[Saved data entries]
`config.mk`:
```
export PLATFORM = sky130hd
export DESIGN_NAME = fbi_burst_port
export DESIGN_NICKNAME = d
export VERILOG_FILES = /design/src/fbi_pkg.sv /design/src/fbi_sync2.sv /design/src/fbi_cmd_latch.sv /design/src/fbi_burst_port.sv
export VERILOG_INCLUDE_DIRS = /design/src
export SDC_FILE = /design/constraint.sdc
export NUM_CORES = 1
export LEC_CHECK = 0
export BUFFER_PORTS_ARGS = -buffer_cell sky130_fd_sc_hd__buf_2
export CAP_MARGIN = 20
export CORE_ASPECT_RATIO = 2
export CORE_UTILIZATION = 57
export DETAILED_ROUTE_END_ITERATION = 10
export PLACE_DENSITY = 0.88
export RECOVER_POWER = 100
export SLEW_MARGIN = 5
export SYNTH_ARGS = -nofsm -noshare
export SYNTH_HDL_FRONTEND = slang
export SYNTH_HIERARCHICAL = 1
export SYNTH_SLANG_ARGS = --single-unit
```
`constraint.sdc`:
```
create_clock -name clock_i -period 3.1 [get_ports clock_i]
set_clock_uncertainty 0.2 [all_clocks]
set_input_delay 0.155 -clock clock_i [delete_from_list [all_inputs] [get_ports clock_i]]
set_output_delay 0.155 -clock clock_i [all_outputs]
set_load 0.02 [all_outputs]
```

--

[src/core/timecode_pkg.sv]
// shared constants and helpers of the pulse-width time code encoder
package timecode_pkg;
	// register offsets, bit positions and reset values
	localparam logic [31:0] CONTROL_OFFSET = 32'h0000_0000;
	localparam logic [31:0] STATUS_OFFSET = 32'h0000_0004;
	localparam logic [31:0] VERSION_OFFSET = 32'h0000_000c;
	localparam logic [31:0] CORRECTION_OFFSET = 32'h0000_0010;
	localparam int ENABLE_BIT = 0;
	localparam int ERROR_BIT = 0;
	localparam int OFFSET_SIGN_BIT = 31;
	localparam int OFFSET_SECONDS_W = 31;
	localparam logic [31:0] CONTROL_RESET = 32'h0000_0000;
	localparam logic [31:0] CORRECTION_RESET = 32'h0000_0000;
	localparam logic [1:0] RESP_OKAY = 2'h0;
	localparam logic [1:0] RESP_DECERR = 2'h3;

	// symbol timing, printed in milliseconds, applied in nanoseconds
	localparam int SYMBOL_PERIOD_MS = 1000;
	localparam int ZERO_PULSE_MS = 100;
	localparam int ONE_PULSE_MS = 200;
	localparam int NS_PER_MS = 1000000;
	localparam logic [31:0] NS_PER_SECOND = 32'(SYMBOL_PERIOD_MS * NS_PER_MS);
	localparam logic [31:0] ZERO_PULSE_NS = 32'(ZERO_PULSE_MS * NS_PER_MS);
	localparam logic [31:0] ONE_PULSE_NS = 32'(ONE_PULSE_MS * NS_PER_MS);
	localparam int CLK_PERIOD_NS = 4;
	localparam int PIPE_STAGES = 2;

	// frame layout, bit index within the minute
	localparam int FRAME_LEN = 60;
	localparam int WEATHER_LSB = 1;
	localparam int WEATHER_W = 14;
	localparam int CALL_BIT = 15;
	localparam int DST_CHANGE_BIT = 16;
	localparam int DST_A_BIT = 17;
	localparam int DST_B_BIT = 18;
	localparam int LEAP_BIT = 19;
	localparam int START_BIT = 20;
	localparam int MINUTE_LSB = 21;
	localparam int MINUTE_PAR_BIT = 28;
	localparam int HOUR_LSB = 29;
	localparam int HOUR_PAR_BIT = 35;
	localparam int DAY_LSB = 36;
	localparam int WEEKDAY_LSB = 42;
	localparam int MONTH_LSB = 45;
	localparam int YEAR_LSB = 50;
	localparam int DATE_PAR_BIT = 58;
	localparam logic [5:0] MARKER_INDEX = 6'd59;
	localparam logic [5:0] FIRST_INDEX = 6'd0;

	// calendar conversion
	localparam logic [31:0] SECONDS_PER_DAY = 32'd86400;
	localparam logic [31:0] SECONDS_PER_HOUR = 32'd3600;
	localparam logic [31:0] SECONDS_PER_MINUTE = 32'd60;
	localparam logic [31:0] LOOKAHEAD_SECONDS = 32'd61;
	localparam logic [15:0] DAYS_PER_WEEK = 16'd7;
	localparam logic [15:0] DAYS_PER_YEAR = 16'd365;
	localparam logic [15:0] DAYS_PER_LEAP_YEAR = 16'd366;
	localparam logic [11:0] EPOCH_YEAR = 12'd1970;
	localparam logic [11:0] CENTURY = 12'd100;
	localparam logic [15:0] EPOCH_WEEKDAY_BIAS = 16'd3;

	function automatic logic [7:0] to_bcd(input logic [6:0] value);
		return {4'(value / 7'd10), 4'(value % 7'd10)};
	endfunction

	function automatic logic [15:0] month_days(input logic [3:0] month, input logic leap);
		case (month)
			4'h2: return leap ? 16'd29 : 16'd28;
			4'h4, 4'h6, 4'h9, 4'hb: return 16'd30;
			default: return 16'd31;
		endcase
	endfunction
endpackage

* * *

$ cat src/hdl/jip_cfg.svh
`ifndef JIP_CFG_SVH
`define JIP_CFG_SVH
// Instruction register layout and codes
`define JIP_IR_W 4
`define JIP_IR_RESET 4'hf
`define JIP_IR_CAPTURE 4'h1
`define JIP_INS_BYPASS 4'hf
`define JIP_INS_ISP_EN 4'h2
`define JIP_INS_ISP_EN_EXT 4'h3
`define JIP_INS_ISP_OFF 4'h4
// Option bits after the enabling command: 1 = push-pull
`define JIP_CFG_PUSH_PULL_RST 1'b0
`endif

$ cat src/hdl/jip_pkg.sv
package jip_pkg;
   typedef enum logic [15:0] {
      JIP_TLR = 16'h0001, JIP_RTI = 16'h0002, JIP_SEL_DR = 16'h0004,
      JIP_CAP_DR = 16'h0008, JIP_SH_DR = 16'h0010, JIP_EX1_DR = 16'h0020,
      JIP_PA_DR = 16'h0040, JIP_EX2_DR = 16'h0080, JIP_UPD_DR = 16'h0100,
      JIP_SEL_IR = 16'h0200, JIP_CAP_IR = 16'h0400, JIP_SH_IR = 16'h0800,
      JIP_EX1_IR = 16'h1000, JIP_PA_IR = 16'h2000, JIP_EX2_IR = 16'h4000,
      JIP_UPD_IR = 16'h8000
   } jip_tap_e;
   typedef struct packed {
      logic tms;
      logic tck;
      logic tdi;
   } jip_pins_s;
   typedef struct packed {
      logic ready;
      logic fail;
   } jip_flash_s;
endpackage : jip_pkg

Brief: Take the records above and return, word for word, only the lines that fall from the line with "localparam logic [31:0] CORRECTION_RESET" to the line with "localparam int PIPE_STAGES = 2;", both of them included.

Response below:
	localparam logic [31:0] CORRECTION_RESET = 32'h0000_0000;
	localparam logic [1:0] RESP_OKAY = 2'h0;
	localparam logic [1:0] RESP_DECERR = 2'h3;

	// symbol timing, printed in milliseconds, applied in nanoseconds
	localparam int SYMBOL_PERIOD_MS = 1000;
	localparam int ZERO_PULSE_MS = 100;
	localparam int ONE_PULSE_MS = 200;
	localparam int NS_PER_MS = 1000000;
	localparam logic [31:0] NS_PER_SECOND = 32'(SYMBOL_PERIOD_MS * NS_PER_MS);
	localparam logic [31:0] ZERO_PULSE_NS = 32'(ZERO_PULSE_MS * NS_PER_MS);
	localparam logic [31:0] ONE_PULSE_NS = 32'(ONE_PULSE_MS * NS_PER_MS);
	localparam int CLK_PERIOD_NS = 4;
	localparam int PIPE_STAGES = 2;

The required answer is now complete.